The abbey lies in a bend of the Wetter river, on low ground. A mill run is diverted upstream and flows through the abbey precinct. Today, the site is a mixture of various architectural styles from the late Romanesque to the Baroque. The state of preservation differs significantly.

The abbey is surrounded by the Medieval wall of around 1.6 km length, which encircles the complete abbey precinct, including territory on the left bank of the river. This includes the Gartenhaus and the former vegetable garden. The main entry into the abbey is by the Baroque Pfortenbau (1770s) giving access to the outer yard with the economy buildings (barn, water mill, brewery and stables).
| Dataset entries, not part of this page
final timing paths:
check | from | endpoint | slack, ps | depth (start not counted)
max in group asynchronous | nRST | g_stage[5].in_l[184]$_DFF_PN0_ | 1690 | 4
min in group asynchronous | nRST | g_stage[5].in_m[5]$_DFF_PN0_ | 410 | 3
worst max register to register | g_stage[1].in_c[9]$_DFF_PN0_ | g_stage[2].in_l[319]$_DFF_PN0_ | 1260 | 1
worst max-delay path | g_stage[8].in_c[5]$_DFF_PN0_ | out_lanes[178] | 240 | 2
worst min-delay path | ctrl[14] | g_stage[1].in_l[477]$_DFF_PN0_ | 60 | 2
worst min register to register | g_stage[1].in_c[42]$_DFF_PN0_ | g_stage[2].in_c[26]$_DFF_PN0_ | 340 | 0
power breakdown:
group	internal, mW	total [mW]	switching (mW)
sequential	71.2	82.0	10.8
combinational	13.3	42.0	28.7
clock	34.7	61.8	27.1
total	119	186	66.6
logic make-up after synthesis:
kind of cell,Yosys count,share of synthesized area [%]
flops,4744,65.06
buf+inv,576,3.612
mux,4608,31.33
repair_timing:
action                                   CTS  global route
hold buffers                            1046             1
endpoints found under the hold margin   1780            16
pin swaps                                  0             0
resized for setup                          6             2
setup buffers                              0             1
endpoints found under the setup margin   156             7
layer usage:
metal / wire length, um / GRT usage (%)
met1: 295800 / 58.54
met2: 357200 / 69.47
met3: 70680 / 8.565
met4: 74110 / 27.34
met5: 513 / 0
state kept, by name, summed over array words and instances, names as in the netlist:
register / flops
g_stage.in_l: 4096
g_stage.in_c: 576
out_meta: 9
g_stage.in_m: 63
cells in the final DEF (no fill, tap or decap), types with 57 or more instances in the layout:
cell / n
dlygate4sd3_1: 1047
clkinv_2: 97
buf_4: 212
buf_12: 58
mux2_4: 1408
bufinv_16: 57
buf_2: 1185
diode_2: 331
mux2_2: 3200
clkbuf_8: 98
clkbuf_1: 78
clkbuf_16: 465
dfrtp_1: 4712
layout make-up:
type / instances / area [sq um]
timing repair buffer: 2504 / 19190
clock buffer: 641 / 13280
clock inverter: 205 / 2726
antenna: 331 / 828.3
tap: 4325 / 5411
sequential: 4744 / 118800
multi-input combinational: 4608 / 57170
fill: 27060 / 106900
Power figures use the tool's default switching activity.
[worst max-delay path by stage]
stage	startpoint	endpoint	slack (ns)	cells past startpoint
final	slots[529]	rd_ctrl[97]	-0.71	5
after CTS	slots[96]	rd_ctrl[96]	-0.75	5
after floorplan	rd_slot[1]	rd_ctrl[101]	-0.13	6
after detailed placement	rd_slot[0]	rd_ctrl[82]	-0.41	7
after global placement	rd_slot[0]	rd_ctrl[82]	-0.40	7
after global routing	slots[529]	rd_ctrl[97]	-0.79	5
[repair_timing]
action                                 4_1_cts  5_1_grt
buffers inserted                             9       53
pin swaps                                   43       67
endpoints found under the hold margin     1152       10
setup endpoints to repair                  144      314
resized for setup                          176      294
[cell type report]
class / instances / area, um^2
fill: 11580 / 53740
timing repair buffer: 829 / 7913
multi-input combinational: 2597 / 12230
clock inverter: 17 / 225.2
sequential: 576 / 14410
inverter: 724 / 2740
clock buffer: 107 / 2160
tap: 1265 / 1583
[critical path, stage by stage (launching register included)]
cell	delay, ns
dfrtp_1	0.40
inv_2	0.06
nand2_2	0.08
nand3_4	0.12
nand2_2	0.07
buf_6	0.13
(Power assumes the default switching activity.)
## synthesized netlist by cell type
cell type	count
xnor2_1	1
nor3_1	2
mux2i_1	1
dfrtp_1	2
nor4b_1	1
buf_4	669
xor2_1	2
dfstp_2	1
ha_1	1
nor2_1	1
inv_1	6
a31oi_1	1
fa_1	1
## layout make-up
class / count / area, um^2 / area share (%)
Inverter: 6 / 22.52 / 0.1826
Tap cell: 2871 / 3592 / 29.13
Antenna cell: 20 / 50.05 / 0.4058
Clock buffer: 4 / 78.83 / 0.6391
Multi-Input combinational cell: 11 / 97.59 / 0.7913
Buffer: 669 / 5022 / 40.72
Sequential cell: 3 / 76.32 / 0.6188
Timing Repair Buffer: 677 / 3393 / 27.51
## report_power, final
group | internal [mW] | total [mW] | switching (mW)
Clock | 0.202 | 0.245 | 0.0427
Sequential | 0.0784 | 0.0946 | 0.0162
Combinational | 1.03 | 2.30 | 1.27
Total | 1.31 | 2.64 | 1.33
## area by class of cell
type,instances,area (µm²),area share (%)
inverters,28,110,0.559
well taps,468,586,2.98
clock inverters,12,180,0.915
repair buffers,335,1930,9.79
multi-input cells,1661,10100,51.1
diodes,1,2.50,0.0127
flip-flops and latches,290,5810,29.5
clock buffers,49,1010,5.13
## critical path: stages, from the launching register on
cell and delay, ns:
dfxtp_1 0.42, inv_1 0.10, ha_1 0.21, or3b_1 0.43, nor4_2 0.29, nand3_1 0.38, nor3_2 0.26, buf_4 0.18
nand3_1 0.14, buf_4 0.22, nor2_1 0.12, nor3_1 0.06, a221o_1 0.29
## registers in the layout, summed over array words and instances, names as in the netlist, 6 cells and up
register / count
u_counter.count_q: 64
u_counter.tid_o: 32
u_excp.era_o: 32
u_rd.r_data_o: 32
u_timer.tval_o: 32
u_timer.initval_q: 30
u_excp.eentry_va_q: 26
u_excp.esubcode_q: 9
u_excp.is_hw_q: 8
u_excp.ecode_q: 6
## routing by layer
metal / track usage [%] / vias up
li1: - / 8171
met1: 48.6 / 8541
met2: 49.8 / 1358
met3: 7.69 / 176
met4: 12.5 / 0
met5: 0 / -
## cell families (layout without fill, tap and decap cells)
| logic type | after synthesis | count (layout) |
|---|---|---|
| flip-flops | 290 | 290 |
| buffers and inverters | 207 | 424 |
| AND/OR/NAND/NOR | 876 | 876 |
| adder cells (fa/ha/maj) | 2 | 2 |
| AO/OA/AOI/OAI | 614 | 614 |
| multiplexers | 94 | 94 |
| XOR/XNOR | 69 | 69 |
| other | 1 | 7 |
## src/source/rv_shell_consts.svh

```systemverilog
// Width, depth and reset constants shared by the core support shell
// RV_SCR_KEY_W must stay twice RV_SCR_NONCE_W for the keystream rule
// RV_IC_NUM_LINES must not exceed 256 so the line index fits in a byte

`ifndef RV_SHELL_CONSTS_SVH
`define RV_SHELL_CONSTS_SVH

// Register file geometry
`define RV_XLEN     32
`define RV_NUM_REGS 32

// Instruction cache geometry
`define RV_IC_NUM_WAYS  2
`define RV_IC_NUM_LINES 16
`define RV_IC_TAG_W     20
`define RV_IC_LINE_W    64

// Scramble key and nonce widths
`define RV_SCR_KEY_W   32
`define RV_SCR_NONCE_W 16

// Key material used until the provider sends the first key
`define RV_SCR_KEY_RST   32'hA5C3_1E7B
`define RV_SCR_NONCE_RST 16'h3C96

`endif

```

## src/source/rv_ic_pkg.sv

```systemverilog
// Instruction cache geometry and scramble key types
// Sizes come from the shell constants header
// Tag entries pack the valid bit above the tag

`default_nettype none

`include "rv_shell_consts.svh"

package rv_ic_pkg;

  ////////////////////////////////////////////////////////////////////////////
  // Cache geometry
  ////////////////////////////////////////////////////////////////////////////

  // Line index inside one bank
  typedef logic [$clog2(`RV_IC_NUM_LINES)-1:0] ic_index_t;

  // One request bit per way
  typedef logic [`RV_IC_NUM_WAYS-1:0] ic_way_vec_t;

  // Tag bank entry
  typedef struct packed {
    logic                    valid;
    logic [`RV_IC_TAG_W-1:0] tag;
  } ic_tag_entry_t;

  // Data bank entry
  typedef logic [`RV_IC_LINE_W-1:0] ic_line_t;

  ////////////////////////////////////////////////////////////////////////////
  // Scramble key material
  ////////////////////////////////////////////////////////////////////////////

  typedef logic [`RV_SCR_KEY_W-1:0]   scr_key_t;
  typedef logic [`RV_SCR_NONCE_W-1:0] scr_nonce_t;

endpackage

`default_nettype wire

```

## src/source/rv_ic_ram_bank.sv

```systemverilog
// Single-port cache RAM bank with XOR keystream scrambling
// Read data appears one cycle after the request and holds until the next read
// Lines written under an old key read back garbled after a rekey

`default_nettype none

`include "rv_shell_consts.svh"

module rv_ic_ram_bank #(
  parameter type payload_t = logic [`RV_IC_LINE_W-1:0]
) (
  input  logic                  clk_i,
  input  logic                  req_i,
  input  logic                  write_i,
  input  rv_ic_pkg::ic_index_t  addr_i,
  input  payload_t              wdata_i,
  input  rv_ic_pkg::scr_key_t   key_i,
  input  rv_ic_pkg::scr_nonce_t nonce_i,
  output payload_t              rdata_o
);

  localparam int unsigned Width  = $bits(payload_t);
  localparam int unsigned KeyW   = `RV_SCR_KEY_W;
  localparam int unsigned NumRep = (Width + KeyW - 1) / KeyW;

  logic [Width-1:0]      mem_q [`RV_IC_NUM_LINES];
  logic [KeyW-1:0]       ks_word;
  logic [NumRep*KeyW-1:0] ks_rep;
  logic [Width-1:0]      keystream;
  payload_t              rdata_q;

  ////////////////////////////////////////////////////////////////////////////
  // Keystream for the addressed line
  ////////////////////////////////////////////////////////////////////////////

  // Key mixed with doubled nonce, then every byte tweaked by the line index
  assign ks_word   = key_i ^ {2{nonce_i}} ^ {(KeyW / 8){8'(addr_i)}};
  assign ks_rep    = {NumRep{ks_word}};
  assign keystream = ks_rep[Width-1:0];

  ////////////////////////////////////////////////////////////////////////////
  // Storage and read register
  ////////////////////////////////////////////////////////////////////////////

  always_ff @(posedge clk_i) begin
    if (req_i && write_i) begin
      mem_q[addr_i] <= wdata_i ^ keystream;
    end
  end

  // Descramble with whatever key is current at read time
  always_ff @(posedge clk_i) begin
    if (req_i && !write_i) begin
      rdata_q <= payload_t'(mem_q[addr_i] ^ keystream);
    end
  end

  assign rdata_o = rdata_q;

endmodule

`default_nettype wire

```

## config.mk

```make
export PLATFORM = sky130hd
export DESIGN_NAME = rv_ic_ram_bank
export DESIGN_NICKNAME = d
export VERILOG_FILES = /design/src/source/rv_ic_pkg.sv /design/src/source/rv_ic_ram_bank.sv
export VERILOG_INCLUDE_DIRS = /design/src /design/src/source
export SDC_FILE = /design/constraint.sdc
export NUM_CORES = 1
export LEC_CHECK = 0
export BUFFER_PORTS_ARGS = -buffer_cell sky130_fd_sc_hd__buf_4
export CAP_MARGIN = 20
export CELL_PAD_IN_SITES_DETAIL_PLACEMENT = 0
export CELL_PAD_IN_SITES_GLOBAL_PLACEMENT = 1
export CORE_MARGIN = 4
export CORE_UTILIZATION = 49
export CTS_CLUSTER_SIZE = 24
export DETAILED_ROUTE_END_ITERATION = 7
export HOLD_SLACK_MARGIN = 0.1
export PLACE_DENSITY = 0.72
export SLEW_MARGIN = 20
export SYNTH_ARGS = -nofsm -noshare
export SYNTH_HDL_FRONTEND = slang
export SYNTH_SLANG_ARGS = --single-unit
```

## constraint.sdc

```tcl
create_clock -name clk_i -period 6.25 [get_ports clk_i]
set_input_delay 0.625 -clock clk_i [delete_from_list [all_inputs] [get_ports clk_i]]
set_output_delay 0.625 -clock clk_i [all_outputs]
set_load 0.03 [all_outputs]
```

* Yosys cells after proc, flatten, opt, wreduce, memory -nomap -nowiden
Memory sizes are Yosys's and may differ from the RTL's. Index checks and enable logic that the tools add are counted.
Operators by class: add/subtract/negate cells 0, div/mod/pow operators 0, bitwise operators 4, eq/ne operators 0, mux-type cells 2, shift-type cells 0, magnitude comparators 0, multiply operators 0, reduce and logical (&&, ||, !) cells 3
Operators by type and width (number):
- 64-bit XOR | 2
- 32-bit by 28-bit XOR with 32-bit output | 1
- 32-bit XOR | 1
- 1-bit logical AND | 2
- 1-bit two-way mux | 2
- 1-bit logical NOT | 1
Storage, ports and cells: memory bits (writable) 1024, bits in registers 64, memories 1, latch bits 0, output and inout bits 64, ROM bits 0
Memories:
- mem_q | words 16, width 64, read ports 1, clocked after memory_dff 0, write ports 1, RTL line rv_ic_ram_bank.sv:26 | logic [Width-1:0] mem_q [`RV_IC_NUM_LINES];

* Logic depth before layout (Yosys ltp)
depth in word-level cells 3, gate-level depth with buffers 8

* Worst setup path after synthesis
Ideal clock, no wire load.
kind input to register, start input addr_i[0], end memory mem_q[3][0] (netlist bit) (enable), data arrival time 5838 ps, buffers on the path 3, library setup time 565 ps, cell stages on the path 6, path slack -153 ps, cells stage by stage buf_2 > and2_1 > buf_2 > buf_2 > nand3_1 > nor3_1
RTL lines:
- start: declaration | RTL line rv_ic_ram_bank.sv:15 | input rv_ic_pkg::ic_index_t addr_i,
- end: declaration | RTL line rv_ic_ram_bank.sv:26
Straight into the memory's write port.

* Worst setup path in the final report
start input addr_i[1], end memory mem_q[11][51] (netlist bit) (enable)
Straight into the memory's write port.

==> results by group <==
Yosys
  • Post-synth top area cell: edfxtp_1
  • Synthesized Nets: 2004
  • Post-synth EDFFs: 1088
  • Ys Warns: 0
  • Top FF cell, synth: edfxtp_1
  • Synth Instances: 1885
  • Synth Cell Area: 42500 sq um
  • Synth cell types: 31
  • Avg Inst Size Synth: 22.5 sq um
  • Yosys reg bits: 1088
  • Area share of the largest cell type after synthesis: 76.9%
  • Main area contributors after synthesis: edfxtp_1 (77%), mux4_2 (13%), xnor2_1 (2.1%)
  • Asr flop ratio synth: 0%
  • Sequential share of the synthesized area: 76.9%

Final layout
  • P&R area growth vs syn: 16.5%
  • Cell area after layout: 49500 sq um
  • Share of cells above drive strength 1: 34.9%
  • Number of diodes: 0
  • Layout net count: 2255
  • Filler cells: 6140
  • Commonest non-fill, non-tap cell in the layout: edfxtp_1
  • Commonest non-fill, non-tap cells in the layout: edfxtp_1 (1088), mux4_2 (240), buf_4 (215)

Pwr
  • Leak: 16.1 nW
  • Switching part of the total: 22.3%
  • Peak VDD IR: 225 uV
  • Switching power: 3.61 mW
  • Clock power frac: 38.8%
  • Cell area power density: 327 nW/um^2
  • Combinational Power Share: 8.6%
  • Register share of total power: 52.6%
  • Int Pwr: 12.6 mW

Setup path
  • Arr. time, crit path: 3.39 ns
  • Critical Path End Type: flop
  • Setup crit start kind: input pin
  • CP Cell Sequence: buf_4 -> and2_4 -> nand3_1 -> nor2_4 -> buf_4
  • Worst Path Max Fanout: 33
  • Slowest CP cell: nor2_4
  • Delay-heaviest family, CP: simple AND/OR/NAND/NOR gates
  • Critical Path RT: 6.54 ns
  • CP bufs+invs: 2
  • Worst path max stage delay: 0.76 ns
  • Worst path most repeated cell: buf_4
  • Crit path kind: input pin to flop

GRT
  • First-pass GRT wire length: 146000 um
  • Overall routing resource usage: 22.3%
  • Global route overflow: 0
  • Initial antenna violation count: 0
  • Pin count of the biggest net entering global routing: 116
  • Vias in the first global route: 20900

Placement
  • Port Buf Inserts: 182
  • Post-DP HPWL: 54900 um
  • Gp weighted congestion: 0.743
  • DP Area: 45600 sq um

Timing
  • Fin. Hold Viols: 0
  • Final setup fails: 0
  • Min cycle time layout: 3.09 ns
  • Hold Slack: 0.419 ns
  • Least-Margin Pin Slew: 1.06 ns
  • RSZ-0062 raised after global routing: false
  • TNS Setup: 0 ns
  • Final Cycle Share: 49.5%
  • Worst relative slew slack: 29.1%
  • F_max: 0.323 GHz
  • Skew final: 0.0167 ns
  • Final slew viol count: 0

Clocking
  • Number of CTS-inserted buffers: 106
  • Hold Buf Count CTS: 0
  • CTS tree: done
  • Post-cts resize count: 0
  • Clk pin slew, worst setup/hold paths: 0.06 ns
  • Clk buf depth: 3
  • Worst-Skew Late Latency: 0.66 ns
  • Num Clock Sinks: 1088
  • CTS H-tree depth: 3
  • Root buf cell: clkbuf_16
  • Post-CTS Setup Inserts: 0

Detailed routing
  • DR pass1 iterations: 5
  • Starting DRT DRC Count: 2084
  • Routed wire length: 101000 um
  • Total number of vias: 20100
  • DR WL/cell: 30.0 um
  • Via density: 5.97
  • Residual DRC: 0
  • Antenna Nets Post-Route: 0

Min path
  • Hold crit path type: input pin to flop

Floorplan
  • Core area: 85500 sq um
  • Initial cell density of the core: 49.7%
  • Total die area: 91500 sq um
  • Top-level port count: 183
  • Die width: 302 um
  • Site Rows: 107
  • Die Span Y: 302 um

Status
  • Run status: finished, final reports clean

Flow run
  • Maxcap violations: 0
-- layer usage --
layer | part of all wire (%) | global-route usage, %
met5 | 0 | 0
met1 | 41 | 31.2
met3 | 6.8 | 3.88
met2 | 50 | 36.6
met4 | 2.5 | 6.83
-- layout make-up --
class                           instances  area, sq um  share of cell area, %
Sequential cell                      1088        32700                   66.0
Timing Repair Buffer                  236         2030                   4.10
Tap cell                             1144         1430                   2.89
Multi-Input combinational cell        672         9820                   19.8
Inverter                               32          120                  0.243
Clock inverter                         66          639                   1.29
Clock buffer                          129         2780                   5.62
-- worst min-delay path: cells and delay by family --
kind / cells / cell delay, ns
buf+inv: 1 / 0.09
xor+xnor: 2 / 0.24
-- cells in the mapped netlist, types with 5 or more instances --
cell and count:
xnor2_1 100, mux2i_1 24, nand2b_1 5, o21ai_0 8, a22oi_1 12, a22o_1 48, buf_2 32, inv_1 32
mux4_2 240, nor2_1 34, o22ai_1 16, o221ai_1 8, buf_6 11, xor2_1 72, buf_1 12, edfxtp_1 1088
nand2_1 9, mux2_2 16, nor4_1 8, a221oi_2 48, buf_4 7, clkbuf_1 31
-- state kept, by name, indices dropped and copies added, names as in the netlist --
name and flops:
mem_q 1024, rdata_o 64
-- power groups by stage --
stage	Combinational (mW)	Clock, mW	Sequential, mW
2_1_floorplan	0.762	0	8.73
3_3_place_gp	1.31	0	8.68
3_5_place_dp	1.36	0	8.69
4_1_cts	1.36	6.37	8.54
5_1_grt	1.51	6.69	8.54
6_report	1.39	6.28	8.53
-- cell families after synthesis --
| kind of cell | count (synthesis) | synth area share, % |
|---|---|---|
| and+or+nand+nor | 76 | 0.919 |
| buffers and inverters | 125 | 1.45 |
| xor gates and xnor gates | 172 | 3.55 |
| DFF | 1088 | 76.9 |
| AOI/OAI and AO/OA | 144 | 3.47 |
| muxes | 280 | 13.7 |
-- final timing paths --
| check | from | endpoint | slack [ns] | depth (start not counted) |
|---|---|---|---|---|
| setup / recovery | addr_i[1] | mem_q[11][51] | 3.16 | 5 |
| hold reg to reg | mem_q[6][46] | rdata_o[46] | 0.83 | 3 |
| hold / removal | key_i[9] | rdata_o[41] | 0.42 | 3 |
| setup reg to reg | mem_q[1][37] | rdata_o[37] | 4.43 | 4 |
-- stage by stage --
step,setup WS (ns),power [mW],utilization (%),cells
floorplan,1.49,9.50,-,1885
global placement,2.50,9.99,53.3,3168
detailed placement,2.46,10.0,53.3,3168
CTS,3.15,16.3,57.3,3363
global route,2.99,16.7,57.8,3367
finish,3.16,16.2,57.8,3367
(Power assumes the default switching activity.)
Of the late 17th-century smithy only a stairway tower remains. The Bursenbau (originally c. 1250, renovated in the 18th century) makes up the final front of the outer courtyard. This building contained the refectory and the dormitory of the lay brothers. To its north is the former vestibule of the abbey church, the only part of that building that is still roofed. It is used today as a Protestant place of worship.

The cloister, or inner yard, is surrounded by the Bursenbau, the church ruin, the main abbey building (1775), and the early Gothic eastern wing (Ostflügel) that housed the dormitory for the brothers on the upper floor and the chapter hall, which doubled as the burial site of the abbots, on the lower floor. The former was demolished in the 19th century, but has been reconstructed and now serves as a venue for concerts. The latter has become part of the war grave cemetery, with a memorial to the war dead. The war cemetery now occupies the cloister, where rows of graves are interspersed with crosses made of Basaltic tuff.

The cloister was almost completely demolished in the 19th century but has been partially reconstructed. Its four wings were likely built immediately following completion of the church, i.e. around 1250. The open space in the centre was roughly square, around 27 by 32 meters. The cloister walkways were about 4 meters wide, and via Gothic arches open to the central space. The western and southern wing of the cloister probably used to have an upper floor.

To the east, the main building connects to the still extant Prälatenbau (1727) and Küchenbau (1747). These used to front on a park to the south, of which only a pond remains. The 18th-century Konventbau, extending north from the Prälatenbau, was almost completely demolished in the 19th century.

The large, roofless church lies to the north of the cloister. It was a three-aisled late Romanesque hall basilica built from Londorfer Basaltlava. Since the 19th century demolitions of the upper works, the roof and arches (except for an area in the northern side-aisle) have been gone. With the vestibule to the west and a cycle of eleven chapels at its eastern end the church in total measured over 85 meters in length. The transept was around 33 meters long whilst the nave was 24 meters wide. Estimates put the height of the central aisle at around 20 meters at the top of the arch. Stylistically, the church was most likely built between 1200 and 1250, starting with the eastern structures (choir and transept), followed by the first two bays of the nave (c. 1220) and then, after only a short break, the western bays.

==Today==
The counts of Solms-Laubach remain owners of the abbey. For decades, the Gartenhaus has been home of the Dowager Countess Madeleine, a daughter of Gustav Albrecht, 5th Prince of Sayn-Wittgenstein-Berleburg.

The abbey is open to the public, although some parts are private. A restaurant, Alte Klostermühle operates in the former water mill.